The main interest in the TV bands is driven by the worldwide switchover from analogue to digital terrestrial TV which will release a large portion of spectrum known as the “digital dividend”, and might also make available the guard bands between existing or new broadcasting channels (the so-called TV White Spaces or TVWS) available for opportunistic use. These frequency bands are very valuable as they provide propagation characteristics that enable signals to penetrate thick walls and travel long distances. The general consensus worldwide is that at least part of this digital dividend and TVWS spectrum should be allocated for mobile broadband services.
The debate on these so-called ‘white spaces’, is regularly grabbing headlines in the media with a noticeable interest from and role for new players in the wireless field. The debates centers on the free use of White Space Devices (WSD), i.e. devices that could opportunistically make use of free spectrum for various goals. Parties in favor of these devices see major opportunities for the freed up spectrum, including more mobile broadband services, offering better quality of service, to more users. Traditional users of the freed-up spectrum bands and adjacent spectrum bands such as broadcasters are concerned about the consequences of this type of unlicensed use that could interfere with licensed use. They demand a highly regulated approach.
In the US, the FCC adopted rules for unlicensed use of television white spaces already in 2008. This announcement was a major endorsement for Cognitive Radio and will softly introduce spectrum sensing technologies in the market in the coming years. The FCC has proposed to use geo-location technology as a primary measure to combat interference: i.e. to check in a database whether a certain frequency band is available or not at a certain location before authorizing the unlicensed use. However, the FCC also stipulates that the geo-location based devices should be complemented with sensing technology: The Commission also has required that devices include the ability to listen to the airwaves to sense wireless microphones as an additional measure of protection for these devices. To implement reuse of the TV white spaces, from a platform point of view, the main challenges are related to the sensing requirements. Indeed, as illustrated below, it is impossible to sense the exact impact of the secondary transmitter on the primary receiver that should be protected.
The IEEE 802.22 Working Group (WG) was formed in November 2004, after the FCC released its Notice of Proposed Rule Making (NPRM) for the TV bands in May 2004. This WG was specifying an air interface (including PHY and MAC specifications) for Wireless Regional Area Networks (WRAN) to coexist with legacy TV transmission relying on cognitive capability. It was the first standard designed for opportunistic spectrum access. It is only possible to sense the channel
from the primary transmitter to the secondary transmitter, and huge safety margins are added in order to accommodate unknown blocking in the sensed channel. Indeed, if the sensed channel would be blocked, the primary transmitter would seem to be further away than it actually is, and the secondary transmitter could falsely assume that the channel is free. For the TV white spaces, sensing up to −116 dBm is hence targeted, which is well below the noise floor in those bands. The FCC’s conclusion however stated that devices do not consistently sense TV or wireless microphone signals and the transmitter is capable of causing interference to these signals.
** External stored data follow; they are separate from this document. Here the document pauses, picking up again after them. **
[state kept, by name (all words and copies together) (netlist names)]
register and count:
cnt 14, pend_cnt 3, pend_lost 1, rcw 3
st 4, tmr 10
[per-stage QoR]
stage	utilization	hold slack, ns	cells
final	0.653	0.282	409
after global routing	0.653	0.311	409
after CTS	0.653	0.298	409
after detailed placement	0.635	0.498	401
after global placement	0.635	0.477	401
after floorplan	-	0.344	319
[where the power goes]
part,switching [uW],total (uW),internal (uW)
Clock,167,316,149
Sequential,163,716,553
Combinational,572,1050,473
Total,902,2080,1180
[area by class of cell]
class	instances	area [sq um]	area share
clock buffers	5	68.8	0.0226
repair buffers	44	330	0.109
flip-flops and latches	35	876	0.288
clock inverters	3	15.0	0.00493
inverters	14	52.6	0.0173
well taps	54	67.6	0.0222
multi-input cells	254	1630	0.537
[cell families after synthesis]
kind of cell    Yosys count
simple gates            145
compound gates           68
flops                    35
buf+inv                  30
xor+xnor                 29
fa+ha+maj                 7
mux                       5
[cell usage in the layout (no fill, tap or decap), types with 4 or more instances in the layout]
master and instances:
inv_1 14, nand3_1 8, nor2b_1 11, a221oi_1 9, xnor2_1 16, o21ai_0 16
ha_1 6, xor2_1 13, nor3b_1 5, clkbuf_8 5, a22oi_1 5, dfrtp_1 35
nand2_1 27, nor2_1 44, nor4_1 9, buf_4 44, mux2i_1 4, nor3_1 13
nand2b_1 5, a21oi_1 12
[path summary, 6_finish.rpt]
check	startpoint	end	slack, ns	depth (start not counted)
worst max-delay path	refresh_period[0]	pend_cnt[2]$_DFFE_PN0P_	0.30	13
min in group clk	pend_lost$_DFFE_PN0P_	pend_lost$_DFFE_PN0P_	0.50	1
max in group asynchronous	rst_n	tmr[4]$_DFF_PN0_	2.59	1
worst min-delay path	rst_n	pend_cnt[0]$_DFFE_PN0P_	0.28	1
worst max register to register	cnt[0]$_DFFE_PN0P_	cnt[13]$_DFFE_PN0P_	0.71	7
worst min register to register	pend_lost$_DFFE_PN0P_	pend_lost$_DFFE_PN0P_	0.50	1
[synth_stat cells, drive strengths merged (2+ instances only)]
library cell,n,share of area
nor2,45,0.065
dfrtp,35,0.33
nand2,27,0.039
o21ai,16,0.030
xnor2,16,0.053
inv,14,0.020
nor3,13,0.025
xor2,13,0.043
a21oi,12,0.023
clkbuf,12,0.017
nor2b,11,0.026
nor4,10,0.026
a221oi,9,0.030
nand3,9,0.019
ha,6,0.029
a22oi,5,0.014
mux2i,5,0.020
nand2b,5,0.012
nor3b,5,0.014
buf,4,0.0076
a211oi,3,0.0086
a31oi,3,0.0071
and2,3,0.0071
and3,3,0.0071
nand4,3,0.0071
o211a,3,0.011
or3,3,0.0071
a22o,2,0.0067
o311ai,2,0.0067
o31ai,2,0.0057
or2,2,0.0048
**config.mk**
```make
export PLATFORM = sky130hd
export DESIGN_NAME = pixel_scope
export DESIGN_NICKNAME = d
export VERILOG_FILES = /design/src/rtl/scope_pkg.sv /design/src/rtl/scope_match.sv /design/src/rtl/scope_ctrl.sv /design/src/rtl/scope_data.sv /design/src/rtl/pixel_scope.sv
export SDC_FILE = /design/constraint.sdc
export NUM_CORES = 2
export LEC_CHECK = 0
export CAP_MARGIN = 20
export CORE_ASPECT_RATIO = 1.4
export CORE_UTILIZATION = 40
export CTS_CLUSTER_DIAMETER = 150
export CTS_CLUSTER_SIZE = 8
export DETAILED_ROUTE_END_ITERATION = 10
export SYNTH_ARGS = -nofsm -noshare
export SYNTH_HDL_FRONTEND = slang
export SYNTH_SLANG_ARGS = --single-unit
```
**constraint.sdc**
```tcl
create_clock -name clk -period 8.1 [get_ports clk]
set_input_delay 1.215 -clock clk [delete_from_list [all_inputs] [get_ports clk]]
set_output_delay 1.215 -clock clk [all_outputs]
set_load 0.01 [all_outputs]
```
File: src/rtl/fdc_srb_pkg.sv
package fdc_srb_pkg;

   localparam int PIN_W   = 10;
   localparam int VIEW_W  = 8;
   localparam int EVT_N   = 3;
   localparam int TGL_N   = 2;

   // event channel order inside the edge vector
   localparam int EVT_WG  = 0;
   localparam int EVT_RD  = 1;
   localparam int EVT_WD  = 2;

   typedef struct packed {
      logic       drv2_n;
      logic [3:0] ds_n;
      logic       wdata_n;
      logic       rdata_n;
      logic       wgate;
      logic       mtr1;
      logic       mtr0;
   } fdc_pins_t;

   // inactive level of every pin; synchronizers restart here so no false edge appears
   localparam fdc_pins_t PINS_IDLE = '{
      drv2_n : 1'b1,
      ds_n   : 4'hF,
      wdata_n: 1'b1,
      rdata_n: 1'b1,
      wgate  : 1'b0,
      mtr1   : 1'b0,
      mtr0   : 1'b0
   };

   // idle level of {wdata_n, rdata_n, wgate}
   localparam logic [EVT_N-1:0] EVT_IDLE = 3'b110;

   typedef enum logic {
      LAYOUT_NORMAL = 1'b0,
      LAYOUT_COMPAT = 1'b1
   } fdc_layout_e;

endpackage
IEEE 802.22 only focuses on fixed devices, while the IEEE 802.22a is to add mobile and portable device functionality to IEEE 802.22. The use of the lower frequency bands are particularly useful for rural access because of the favorable propagation conditions encountered for those lower frequencies. Although the population density is often very small in rural areas, large coverage areas might render the deployment of 802.22 Base Stations (BSs) a profitable business. These lower frequency bands are licensed for TV broadcasting and Wireless Microphones. However, many TV channels are largely unoccupied in many parts of The world and often TV is delivered through cable access or satellite. As a result, opening up those bands for WRAN systems could make a good case, both from business and technical points of view. Next to the main WRAN application domain, 802.22 networks can also be used for smaller markets such as small businesses or home offices. But the main goal is delivering broadband to households in rural areas. An example of a deployed 802.22 network is given in the illustration below.
The 802.22 networks operate in a fixed point-to-multi-point topology where a BS controls a cell consisting of a number of Consumer Premise Equipments (CPEs). The BS is an entity installed by an operator, and controls the cell strictly. Next to more traditional medium access control, that addresses when to transmit, it decides on how CPEs should access the spectrum. Moreover, the BS maintains control of a distributed sensing strategy to keep track of potential primary users (TV or wireless microphone signals). Clearly, it possible to have multiple 802.22 cells that interfere. This is aggravated because of the very large transmission area of those systems. Coexistence issues of 802.22 cells are hence also addressed in the 802.22 standard.